*** DATASET EXTRACT Section Begins ***

This is an optimization exercise on Yosys and OpenROAD, whose aim is small area, not a production implementation.
Where RTL was checked, it was by simulation tests only, not by an equivalence proof against the original.
For runs 1 to 3, only the layout was checked, not whether the RTL still works.

==> flow/design.v <==
module main(in, op, apply, tail, valid, empty, clk, reset);
    input clk, reset, apply;
    input [7:0] in;
    input [2:0] op;
    output [7:0] tail;
    output reg valid;
    output empty;
    reg [7:0] t, f0, f1, f2, f3;
    reg [2:0] sz;
    wire n0  = ~sz[2] & ~sz[0];    
    wire n1  = ~sz[1] &  sz[0];
    wire n2  = ~sz[2] &  sz[1];
    wire n5  =  sz[2] & ~sz[1];
    wire le1 = ~sz[2] & ~sz[1];
    wire le2 = ~sz[2];
    wire le3 = ~sz[2] |  sz[0];
    wire two =  sz[2] |  sz[1];    
    wire [2:0] sz_up = {sz[1:0], ~sz[2]};
    wire [2:0] sz_dn = {~sz[0], sz[2:1]};
    assign tail = t;
    assign empty = n0;
    wire [7:0] a = f0;                         
    wire [7:0] b = n2 ? t : f1;                
    wire is_add = (op == 3'd2);
    wire is_mul = (op == 3'd3);
    wire is_sub = (op == 3'd4);
    wire is_quo = (op == 3'd5);
    wire is_rem = (op == 3'd6);
    wire is_div = is_quo | is_rem;
    wire [7:0] hz;
    assign hz[0] = 1'b1;
    assign hz[1] = hz[0] & ~a[7];
    assign hz[2] = hz[1] & ~a[6];
    assign hz[3] = hz[2] & ~a[5];
    assign hz[4] = hz[3] & ~a[4];
    assign hz[5] = hz[4] & ~a[3];
    assign hz[6] = hz[5] & ~a[2];
    assign hz[7] = hz[6] & ~a[1];
    wire [7:0] quo;
    wire [0:0] d7_x, d7_y, d7_s, d7_r;
    wire [1:0] d7_c;
    assign d7_x = b[7];
    assign d7_y = ~a[0:0];
    assign d7_c[1] = d7_x[0] | ~a[0];
    assign quo[7] = d7_c[1] & hz[7];
    assign d7_s[0] = 1'b0;   
    assign d7_r[0] = d7_x[0] ^ (quo[7] & a[0]);
    wire [1:0] d6_x, d6_y, d6_s, d6_r;
    wire [2:0] d6_c;
    assign d6_x = {d7_r, b[6]};
    assign d6_y = ~a[1:0];
    assign d6_c[1] = d6_x[0] | ~a[0];
    assign d6_s[1] = d6_x[1] ^ d6_y[1] ^ d6_c[1];
    assign d6_c[2] = (d6_x[1] & d6_y[1]) | (d6_c[1] & (d6_x[1] ^ d6_y[1]));
    assign quo[6] = d6_c[2] & hz[6];
    assign d6_s[0] = 1'b0;   
    assign d6_r[0] = d6_x[0] ^ (quo[6] & a[0]);
    assign d6_r[1:1] = quo[6] ? d6_s[1:1] : d6_x[1:1];
    wire [2:0] d5_x, d5_y, d5_s, d5_r;
    wire [3:0] d5_c;
    assign d5_x = {d6_r, b[5]};
    assign d5_y = ~a[2:0];
    assign d5_c[1] = d5_x[0] | ~a[0];
    assign d5_s[1] = d5_x[1] ^ d5_y[1] ^ d5_c[1];
    assign d5_c[2] = (d5_x[1] & d5_y[1]) | (d5_c[1] & (d5_x[1] ^ d5_y[1]));
    assign d5_s[2] = d5_x[2] ^ d5_y[2] ^ d5_c[2];
    assign d5_c[3] = (d5_x[2] & d5_y[2]) | (d5_c[2] & (d5_x[2] ^ d5_y[2]));
    assign quo[5] = d5_c[3] & hz[5];
    assign d5_s[0] = 1'b0;   
    assign d5_r[0] = d5_x[0] ^ (quo[5] & a[0]);
    assign d5_r[2:1] = quo[5] ? d5_s[2:1] : d5_x[2:1];
    wire [3:0] d4_x, d4_y, d4_s, d4_r;
    wire [4:0] d4_c;
    assign d4_x = {d5_r, b[4]};
    assign d4_y = ~a[3:0];
    assign d4_c[1] = d4_x[0] | ~a[0];
    assign d4_s[1] = d4_x[1] ^ d4_y[1] ^ d4_c[1];
    assign d4_c[2] = (d4_x[1] & d4_y[1]) | (d4_c[1] & (d4_x[1] ^ d4_y[1]));
    assign d4_s[2] = d4_x[2] ^ d4_y[2] ^ d4_c[2];
    assign d4_c[3] = (d4_x[2] & d4_y[2]) | (d4_c[2] & (d4_x[2] ^ d4_y[2]));
    assign d4_s[3] = d4_x[3] ^ d4_y[3] ^ d4_c[3];
    assign d4_c[4] = (d4_x[3] & d4_y[3]) | (d4_c[3] & (d4_x[3] ^ d4_y[3]));
    assign quo[4] = d4_c[4] & hz[4];
    assign d4_s[0] = 1'b0;   
    assign d4_r[0] = d4_x[0] ^ (quo[4] & a[0]);
    assign d4_r[3:1] = quo[4] ? d4_s[3:1] : d4_x[3:1];
    wire [4:0] d3_x, d3_y, d3_s, d3_r;
    wire [5:0] d3_c;
    assign d3_x = {d4_r, b[3]};
    assign d3_y = ~a[4:0];
    assign d3_c[1] = d3_x[0] | ~a[0];
    assign d3_s[1] = d3_x[1] ^ d3_y[1] ^ d3_c[1];
    assign d3_c[2] = (d3_x[1] & d3_y[1]) | (d3_c[1] & (d3_x[1] ^ d3_y[1]));
    assign d3_s[2] = d3_x[2] ^ d3_y[2] ^ d3_c[2];
    assign d3_c[3] = (d3_x[2] & d3_y[2]) | (d3_c[2] & (d3_x[2] ^ d3_y[2]));
    assign d3_s[3] = d3_x[3] ^ d3_y[3] ^ d3_c[3];
    assign d3_c[4] = (d3_x[3] & d3_y[3]) | (d3_c[3] & (d3_x[3] ^ d3_y[3]));
    assign d3_s[4] = d3_x[4] ^ d3_y[4] ^ d3_c[4];
    assign d3_c[5] = (d3_x[4] & d3_y[4]) | (d3_c[4] & (d3_x[4] ^ d3_y[4]));
    assign quo[3] = d3_c[5] & hz[3];
    assign d3_s[0] = 1'b0;   
    assign d3_r[0] = d3_x[0] ^ (quo[3] & a[0]);
    assign d3_r[4:1] = quo[3] ? d3_s[4:1] : d3_x[4:1];
    wire [5:0] d2_x, d2_y, d2_s, d2_r;
    wire [6:0] d2_c;
    assign d2_x = {d3_r, b[2]};
    assign d2_y = ~a[5:0];
    assign d2_c[1] = d2_x[0] | ~a[0];
    assign d2_s[1] = d2_x[1] ^ d2_y[1] ^ d2_c[1];
    assign d2_c[2] = (d2_x[1] & d2_y[1]) | (d2_c[1] & (d2_x[1] ^ d2_y[1]));
    assign d2_s[2] = d2_x[2] ^ d2_y[2] ^ d2_c[2];
    assign d2_c[3] = (d2_x[2] & d2_y[2]) | (d2_c[2] & (d2_x[2] ^ d2_y[2]));
    assign d2_s[3] = d2_x[3] ^ d2_y[3] ^ d2_c[3];
    assign d2_c[4] = (d2_x[3] & d2_y[3]) | (d2_c[3] & (d2_x[3] ^ d2_y[3]));
    assign d2_s[4] = d2_x[4] ^ d2_y[4] ^ d2_c[4];
    assign d2_c[5] = (d2_x[4] & d2_y[4]) | (d2_c[4] & (d2_x[4] ^ d2_y[4]));
    assign d2_s[5] = d2_x[5] ^ d2_y[5] ^ d2_c[5];
    assign d2_c[6] = (d2_x[5] & d2_y[5]) | (d2_c[5] & (d2_x[5] ^ d2_y[5]));
    assign quo[2] = d2_c[6] & hz[2];
    assign d2_s[0] = 1'b0;   
    assign d2_r[0] = d2_x[0] ^ (quo[2] & a[0]);
    assign d2_r[5:1] = quo[2] ? d2_s[5:1] : d2_x[5:1];
    wire [6:0] d1_x, d1_y, d1_s, d1_r;
    wire [7:0] d1_c;
    assign d1_x = {d2_r, b[1]};
    assign d1_y = ~a[6:0];
    assign d1_c[1] = d1_x[0] | ~a[0];
    assign d1_s[1] = d1_x[1] ^ d1_y[1] ^ d1_c[1];
    assign d1_c[2] = (d1_x[1] & d1_y[1]) | (d1_c[1] & (d1_x[1] ^ d1_y[1]));
    assign d1_s[2] = d1_x[2] ^ d1_y[2] ^ d1_c[2];
    assign d1_c[3] = (d1_x[2] & d1_y[2]) | (d1_c[2] & (d1_x[2] ^ d1_y[2]));
    assign d1_s[3] = d1_x[3] ^ d1_y[3] ^ d1_c[3];
    assign d1_c[4] = (d1_x[3] & d1_y[3]) | (d1_c[3] & (d1_x[3] ^ d1_y[3]));
    assign d1_s[4] = d1_x[4] ^ d1_y[4] ^ d1_c[4];
    assign d1_c[5] = (d1_x[4] & d1_y[4]) | (d1_c[4] & (d1_x[4] ^ d1_y[4]));
    assign d1_s[5] = d1_x[5] ^ d1_y[5] ^ d1_c[5];
    assign d1_c[6] = (d1_x[5] & d1_y[5]) | (d1_c[5] & (d1_x[5] ^ d1_y[5]));
    assign d1_s[6] = d1_x[6] ^ d1_y[6] ^ d1_c[6];
    assign d1_c[7] = (d1_x[6] & d1_y[6]) | (d1_c[6] & (d1_x[6] ^ d1_y[6]));
    assign quo[1] = d1_c[7] & hz[1];
    assign d1_s[0] = 1'b0;   
    assign d1_r[0] = d1_x[0] ^ (quo[1] & a[0]);
    assign d1_r[6:1] = quo[1] ? d1_s[6:1] : d1_x[6:1];
    wire [7:0] d0_x, d0_y, d0_s, d0_r;
    wire [8:0] d0_c;
    assign d0_x = {d1_r, b[0]};
    assign d0_y = ~a[7:0];
    assign d0_c[1] = d0_x[0] | ~a[0];
    assign d0_s[1] = d0_x[1] ^ d0_y[1] ^ d0_c[1];
    assign d0_c[2] = (d0_x[1] & d0_y[1]) | (d0_c[1] & (d0_x[1] ^ d0_y[1]));
    assign d0_s[2] = d0_x[2] ^ d0_y[2] ^ d0_c[2];
    assign d0_c[3] = (d0_x[2] & d0_y[2]) | (d0_c[2] & (d0_x[2] ^ d0_y[2]));
    assign d0_s[3] = d0_x[3] ^ d0_y[3] ^ d0_c[3];
    assign d0_c[4] = (d0_x[3] & d0_y[3]) | (d0_c[3] & (d0_x[3] ^ d0_y[3]));
    assign d0_s[4] = d0_x[4] ^ d0_y[4] ^ d0_c[4];
    assign d0_c[5] = (d0_x[4] & d0_y[4]) | (d0_c[4] & (d0_x[4] ^ d0_y[4]));
    assign d0_s[5] = d0_x[5] ^ d0_y[5] ^ d0_c[5];
    assign d0_c[6] = (d0_x[5] & d0_y[5]) | (d0_c[5] & (d0_x[5] ^ d0_y[5]));
    assign d0_s[6] = d0_x[6] ^ d0_y[6] ^ d0_c[6];
    assign d0_c[7] = (d0_x[6] & d0_y[6]) | (d0_c[6] & (d0_x[6] ^ d0_y[6]));
    assign d0_s[7] = d0_x[7] ^ d0_y[7] ^ d0_c[7];
    assign d0_c[8] = (d0_x[7] & d0_y[7]) | (d0_c[7] & (d0_x[7] ^ d0_y[7]));
    assign quo[0] = d0_c[8] & hz[0];
    assign d0_s[0] = 1'b0;   
    assign d0_r[0] = d0_x[0] ^ (quo[0] & a[0]);
    assign d0_r[7:1] = quo[0] ? d0_s[7:1] : d0_x[7:1];
    wire [0:0] m7_r;
    assign m7_r = a[0] & b[7];
    wire [1:0] m6_r;
    wire [1:0] m6_s;
    wire [2:0] m6_c;
    assign m6_s[0] = a[0] & b[6];
    assign m6_c[1] = 1'b0;
    assign m6_s[1] = m7_r[0] ^ (a[1] & b[6]) ^ m6_c[1];
    assign m6_c[2] = (m7_r[0] & (a[1] & b[6])) | (m6_c[1] & (m7_r[0] ^ (a[1] & b[6])));
    assign m6_r = m6_s;
    wire [2:0] m5_r;
    wire [2:0] m5_s;
    wire [3:0] m5_c;
    assign m5_s[0] = a[0] & b[5];
    assign m5_c[1] = 1'b0;
    assign m5_s[1] = m6_r[0] ^ (a[1] & b[5]) ^ m5_c[1];
    assign m5_c[2] = (m6_r[0] & (a[1] & b[5])) | (m5_c[1] & (m6_r[0] ^ (a[1] & b[5])));
    assign m5_s[2] = m6_r[1] ^ (a[2] & b[5]) ^ m5_c[2];
    assign m5_c[3] = (m6_r[1] & (a[2] & b[5])) | (m5_c[2] & (m6_r[1] ^ (a[2] & b[5])));
    assign m5_r = m5_s;
    wire [3:0] m4_r;
    wire [3:0] m4_s;
    wire [4:0] m4_c;
    assign m4_s[0] = a[0] & b[4];
    assign m4_c[1] = 1'b0;
    assign m4_s[1] = m5_r[0] ^ (a[1] & b[4]) ^ m4_c[1];
    assign m4_c[2] = (m5_r[0] & (a[1] & b[4])) | (m4_c[1] & (m5_r[0] ^ (a[1] & b[4])));
    assign m4_s[2] = m5_r[1] ^ (a[2] & b[4]) ^ m4_c[2];
    assign m4_c[3] = (m5_r[1] & (a[2] & b[4])) | (m4_c[2] & (m5_r[1] ^ (a[2] & b[4])));
    assign m4_s[3] = m5_r[2] ^ (a[3] & b[4]) ^ m4_c[3];
    assign m4_c[4] = (m5_r[2] & (a[3] & b[4])) | (m4_c[3] & (m5_r[2] ^ (a[3] & b[4])));
    assign m4_r = m4_s;
    wire [4:0] m3_r;
    wire [4:0] m3_s;
    wire [5:0] m3_c;
    assign m3_s[0] = a[0] & b[3];
    assign m3_c[1] = 1'b0;
    assign m3_s[1] = m4_r[0] ^ (a[1] & b[3]) ^ m3_c[1];
    assign m3_c[2] = (m4_r[0] & (a[1] & b[3])) | (m3_c[1] & (m4_r[0] ^ (a[1] & b[3])));
    assign m3_s[2] = m4_r[1] ^ (a[2] & b[3]) ^ m3_c[2];
    assign m3_c[3] = (m4_r[1] & (a[2] & b[3])) | (m3_c[2] & (m4_r[1] ^ (a[2] & b[3])));
    assign m3_s[3] = m4_r[2] ^ (a[3] & b[3]) ^ m3_c[3];
    assign m3_c[4] = (m4_r[2] & (a[3] & b[3])) | (m3_c[3] & (m4_r[2] ^ (a[3] & b[3])));
    assign m3_s[4] = m4_r[3] ^ (a[4] & b[3]) ^ m3_c[4];
    assign m3_c[5] = (m4_r[3] & (a[4] & b[3])) | (m3_c[4] & (m4_r[3] ^ (a[4] & b[3])));
    assign m3_r = m3_s;
    wire [5:0] m2_r;
    wire [5:0] m2_s;
    wire [6:0] m2_c;
    assign m2_s[0] = a[0] & b[2];
    assign m2_c[1] = 1'b0;
    assign m2_s[1] = m3_r[0] ^ (a[1] & b[2]) ^ m2_c[1];
    assign m2_c[2] = (m3_r[0] & (a[1] & b[2])) | (m2_c[1] & (m3_r[0] ^ (a[1] & b[2])));
    assign m2_s[2] = m3_r[1] ^ (a[2] & b[2]) ^ m2_c[2];
    assign m2_c[3] = (m3_r[1] & (a[2] & b[2])) | (m2_c[2] & (m3_r[1] ^ (a[2] & b[2])));
    assign m2_s[3] = m3_r[2] ^ (a[3] & b[2]) ^ m2_c[3];
    assign m2_c[4] = (m3_r[2] & (a[3] & b[2])) | (m2_c[3] & (m3_r[2] ^ (a[3] & b[2])));
    assign m2_s[4] = m3_r[3] ^ (a[4] & b[2]) ^ m2_c[4];
    assign m2_c[5] = (m3_r[3] & (a[4] & b[2])) | (m2_c[4] & (m3_r[3] ^ (a[4] & b[2])));
    assign m2_s[5] = m3_r[4] ^ (a[5] & b[2]) ^ m2_c[5];
    assign m2_c[6] = (m3_r[4] & (a[5] & b[2])) | (m2_c[5] & (m3_r[4] ^ (a[5] & b[2])));
    assign m2_r = m2_s;
    wire [6:0] m1_r;
    wire [6:0] m1_s;
    wire [7:0] m1_c;
    assign m1_s[0] = a[0] & b[1];
    assign m1_c[1] = 1'b0;
    assign m1_s[1] = m2_r[0] ^ (a[1] & b[1]) ^ m1_c[1];
    assign m1_c[2] = (m2_r[0] & (a[1] & b[1])) | (m1_c[1] & (m2_r[0] ^ (a[1] & b[1])));
    assign m1_s[2] = m2_r[1] ^ (a[2] & b[1]) ^ m1_c[2];
    assign m1_c[3] = (m2_r[1] & (a[2] & b[1])) | (m1_c[2] & (m2_r[1] ^ (a[2] & b[1])));
    assign m1_s[3] = m2_r[2] ^ (a[3] & b[1]) ^ m1_c[3];
    assign m1_c[4] = (m2_r[2] & (a[3] & b[1])) | (m1_c[3] & (m2_r[2] ^ (a[3] & b[1])));
    assign m1_s[4] = m2_r[3] ^ (a[4] & b[1]) ^ m1_c[4];
    assign m1_c[5] = (m2_r[3] & (a[4] & b[1])) | (m1_c[4] & (m2_r[3] ^ (a[4] & b[1])));
    assign m1_s[5] = m2_r[4] ^ (a[5] & b[1]) ^ m1_c[5];
    assign m1_c[6] = (m2_r[4] & (a[5] & b[1])) | (m1_c[5] & (m2_r[4] ^ (a[5] & b[1])));
    assign m1_s[6] = m2_r[5] ^ (a[6] & b[1]) ^ m1_c[6];
    assign m1_c[7] = (m2_r[5] & (a[6] & b[1])) | (m1_c[6] & (m2_r[5] ^ (a[6] & b[1])));
    assign m1_r = m1_s;
    wire [7:0] m0_r;
    wire [7:0] m0_s;
    wire [8:0] m0_c;
    assign m0_s[0] = a[0] & b[0];
    assign m0_c[1] = 1'b0;
    assign m0_s[1] = m1_r[0] ^ (a[1] & b[0]) ^ m0_c[1];
    assign m0_c[2] = (m1_r[0] & (a[1] & b[0])) | (m0_c[1] & (m1_r[0] ^ (a[1] & b[0])));
    assign m0_s[2] = m1_r[1] ^ (a[2] & b[0]) ^ m0_c[2];
    assign m0_c[3] = (m1_r[1] & (a[2] & b[0])) | (m0_c[2] & (m1_r[1] ^ (a[2] & b[0])));
    assign m0_s[3] = m1_r[2] ^ (a[3] & b[0]) ^ m0_c[3];
    assign m0_c[4] = (m1_r[2] & (a[3] & b[0])) | (m0_c[3] & (m1_r[2] ^ (a[3] & b[0])));
    assign m0_s[4] = m1_r[3] ^ (a[4] & b[0]) ^ m0_c[4];
    assign m0_c[5] = (m1_r[3] & (a[4] & b[0])) | (m0_c[4] & (m1_r[3] ^ (a[4] & b[0])));
    assign m0_s[5] = m1_r[4] ^ (a[5] & b[0]) ^ m0_c[5];
    assign m0_c[6] = (m1_r[4] & (a[5] & b[0])) | (m0_c[5] & (m1_r[4] ^ (a[5] & b[0])));
    assign m0_s[6] = m1_r[5] ^ (a[6] & b[0]) ^ m0_c[6];
    assign m0_c[7] = (m1_r[5] & (a[6] & b[0])) | (m0_c[6] & (m1_r[5] ^ (a[6] & b[0])));
    assign m0_s[7] = m1_r[6] ^ (a[7] & b[0]) ^ m0_c[7];
    assign m0_c[8] = (m1_r[6] & (a[7] & b[0])) | (m0_c[7] & (m1_r[6] ^ (a[7] & b[0])));
    assign m0_r = m0_s;
    wire [7:0] prod = m0_r;
    wire [7:0] rem = d0_r;
    wire [7:0] as_s;
    wire [8:0] as_c;
    wire [7:0] as_y = a ^ {8{is_sub}};
    assign as_c[0] = is_sub;
    assign as_s[0] = b[0] ^ as_y[0] ^ as_c[0];
    assign as_c[1] = (b[0] & as_y[0]) | (as_c[0] & (b[0] ^ as_y[0]));
    assign as_s[1] = b[1] ^ as_y[1] ^ as_c[1];
    assign as_c[2] = (b[1] & as_y[1]) | (as_c[1] & (b[1] ^ as_y[1]));
    assign as_s[2] = b[2] ^ as_y[2] ^ as_c[2];
    assign as_c[3] = (b[2] & as_y[2]) | (as_c[2] & (b[2] ^ as_y[2]));
    assign as_s[3] = b[3] ^ as_y[3] ^ as_c[3];
    assign as_c[4] = (b[3] & as_y[3]) | (as_c[3] & (b[3] ^ as_y[3]));
    assign as_s[4] = b[4] ^ as_y[4] ^ as_c[4];
    assign as_c[5] = (b[4] & as_y[4]) | (as_c[4] & (b[4] ^ as_y[4]));
    assign as_s[5] = b[5] ^ as_y[5] ^ as_c[5];
    assign as_c[6] = (b[5] & as_y[5]) | (as_c[5] & (b[5] ^ as_y[5]));
    assign as_s[6] = b[6] ^ as_y[6] ^ as_c[6];
    assign as_c[7] = (b[6] & as_y[6]) | (as_c[6] & (b[6] ^ as_y[6]));
    assign as_s[7] = b[7] ^ as_y[7] ^ as_c[7];
    assign as_c[8] = (b[7] & as_y[7]) | (as_c[7] & (b[7] ^ as_y[7]));
    wire [7:0] as = as_s;
    wire [7:0] res = is_quo ? quo : is_rem ? rem : is_mul ? prod : as;
    wire push = (op == 3'd0);
    wire pop  = (op == 3'd1);
    wire good = push ? ~n5 :
                pop  ? ~n0 :
                (op == 3'd7) ? 1'b0 :
                is_div ? (two & (a != 8'd0)) : two;
    wire ok = apply & good;
    wire [7:0] nv = push ? in : res;
    always @(posedge clk or posedge reset)
        if (reset) begin
            valid <= 1'b1;
            sz <= 3'd0;
        end else if (apply) begin
            if (!good) valid <= 1'b0;
            else sz <= push ? sz_up : sz_dn;
        end
    always @(posedge clk)
        if (ok) begin
            if (!pop) t <= nv;
            if (push) begin
                if (le1) f0 <= t;
                if (le2) f1 <= t;
                if (le3) f2 <= t;
                f3 <= t;
            end else if (pop) begin
                f0 <= f1;
                f1 <= f2;
                f2 <= f3;
            end else begin
                f0 <= le3 ? t : f2;
                f1 <= n5 ? f3 : t;
                f2 <= t;
                f3 <= t;
            end
        end
endmodule
==> flow/flow/run.sh <==
#!/bin/bash
# The standard layout (standard.sh: ORFS from synthesis to the final layout), with these
# changes, all made through ORFS's own variables:
#  - each port gets a sky130_fd_sc_hd__buf_1 as its buffer (buffer_ports -buffer_cell)
#    instead of the default clkdlybuf4s50_1;
#  - clock tree synthesis builds from clkbuf_4/clkbuf_8 and adds no dummy loads;
#  - after global routing's timing repair, repair_timing -recover_power downsizes gates
#    that have slack to spare (RECOVER_POWER).
# Synthesis is the standard one, unchanged. The make output goes to standard.log in the
# work folder; ORFS's per-step logs stay under orfs/logs/.
set -euo pipefail
bash standard.sh synth > synth.log 2>&1
export BUFFER_PORTS_ARGS="-buffer_cell sky130_fd_sc_hd__buf_1"
export CTS_ARGS="-sink_clustering_enable -repair_clock_nets -dont_use_dummy_load -buf_list {sky130_fd_sc_hd__clkbuf_4 sky130_fd_sc_hd__clkbuf_8}"
export RECOVER_POWER=${RECOVER_POWER_PCT:-100}
bash standard.sh finish > standard.log 2>&1
==> flow/standard.sh <==
#!/bin/bash
# synth_recipe.tcl (not shown) runs the flow's synth.tcl, then flattens the netlist and writes it again
# the make line also repeats each setting of config.mk as NAME=value (left out here)
make -C /OpenROAD-flow-scripts/flow DESIGN_CONFIG=/design/flow/config.mk WORK_HOME=/design/flow/orfs CLKGATE_MAP_FILE= SYNTH_SCRIPT=/design/flow/synth_recipe.tcl "${@:-finish}"
==> flow/config.mk <==
export PLATFORM = sky130hd
export DESIGN_NAME = main
export DESIGN_NICKNAME = main
export VERILOG_FILES = /design/flow/design.v
export SDC_FILE = /design/flow/constraint.sdc
export NUM_CORES = 4
export LEC_CHECK = 0
export CAP_MARGIN = 20
export CORE_MARGIN = 2
export CORE_UTILIZATION = 40
export SLEW_MARGIN = 20
==> flow/constraint.sdc <==
create_clock -name core_clock -period 15.0 [get_ports {clk}]
set_input_delay 3.0000 -clock core_clock [delete_from_list [all_inputs] [get_ports {clk}]]
set_output_delay 3.0000 -clock core_clock [all_outputs]
set_load 0.01 [all_outputs]
==> notes.md, run 1 <==
GR Overflow Total=0; Core Region=12010 sq um; synthesized instance count=550; RePlAce Congestion=0.9713; most used cell, CP=fa_1; H-Tree Level Count=2; synthesized area=4916 sq um; worst path arrival time=14400 ps; Via density=~5.7; CTS Buffer Depth=2; global-route wire length before repair=~23000 microns; io pins=24; Syn Nets=621; most frequent cells in the layout=96 x nand2_1, 65 x nor2_1, 40 x edfxtp_1; Final Max Slew Viols=0; drt first pass iters=6; Worst setup SP type=flip-flop; Max-Cap Viols=0; Detail Placement HPWL=roughly 11000 microns; WHS=around 460 ps; syn_area_per_cell=8.938 sq um; DR iter-0 viols=268; nets=659; initial antenna violation count=0; Die Area=13190 sq um; Distinct cells, synth=66; FF+latch count, synth=44; Synth-to-Final Area Change=11.02%; setup tns final=0 ps; Top FF cell, synth=edfxtp_1; part of the Yosys area used for sequential elements=26.50%; IO Port Bufs=23; async set-reset flop share out of synthesis=a little under a tenth; clk slew on worst S/H paths=70 ps; clock latency on the worst-skew pair=300 ps; chip width=114.9 microns; final instance area=~5500 sq um; Hold Buf Count CTS=0; Final ANT Viol Nets=0; final setup fails=0; fmax=69.63 MHz; die outline height=114.9 microns; CTS tree=done; vias in the first global route=approximately 4.3k; number of cells in the finished layout apart from fillers=733; Final Util=45.44%; largest net degree at the start of global routing=34; DRC errors left=0; Num Clock Sinks=44; kind of critical path=reg2reg; antenna cells=0; relative slew slack=17.50%; outcome=no timing/DRC/antenna violations; Worst-Margin Slew=1238 ps; Critical Path End Type=flip-flop; via count=4212; share of cells above drive strength 1=approximately an eighth; Routed WL=approximately 14000 microns; RSZ-0062 raised after global routing=false; Final WS setup=637.9 ps; Synth area leader=edfxtp_1; CP max FO=8; Root Buffer=clkbuf_8; shortest period the worst path allows=14360 ps; max incr delay on CP=450 ps; Tcrit/Tclk final=95.75%; placed cell area=5269 sq um; All-Layer GR Usage=22.40%; Final Hold Fails=0; top cell type's share of synthesized area=24.43%; Placed Cells=721; CTS Buf Count=5; EDFF count, synth=40; row cnt=40; pre-CTS setup slack=-15.95 ps; most common cell after layout, fill and taps aside=nand2_1; dominant cells by area after synthesis=edfxtp_1 24%, fa_1 20%, nand2_1 7.3%, nor2_1 5.0%, xnor2_1 4.5%; critical path's slowest cell=fa_2; Ys Warns=1; Final Skew=19.46 ps; WP data required=15040 ps; Starting Density=40.93%; DR WL/cell=19.54 microns; worst hold path class=reg2reg
[logic make-up (layout without fill, tap and decap cells)]
family          count (synthesis)  in the layout  share of synthesized area (%)
compound gates                116            116                          16.04
xor+xnor                       29             29                          5.447
fa+ha+maj                      59             59                          22.40
buf+inv                        68            104                          5.574
flops                          44             44                          26.50
mux                            20             20                          4.632
simple gates                  214            214                          19.42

*** DATASET EXTRACT Section Ends ***

● WHAT IS NEEDED
The lines above from the one containing "is_div ? (two" through the one containing "if (!good) valid <= 1'b0;" are to be set down exactly, and no others.

● RESPONSE BOX
                is_div ? (two & (a != 8'd0)) : two;
    wire ok = apply & good;
    wire [7:0] nv = push ? in : res;
    always @(posedge clk or posedge reset)
        if (reset) begin
            valid <= 1'b1;
            sz <= 3'd0;
        end else if (apply) begin
            if (!good) valid <= 1'b0;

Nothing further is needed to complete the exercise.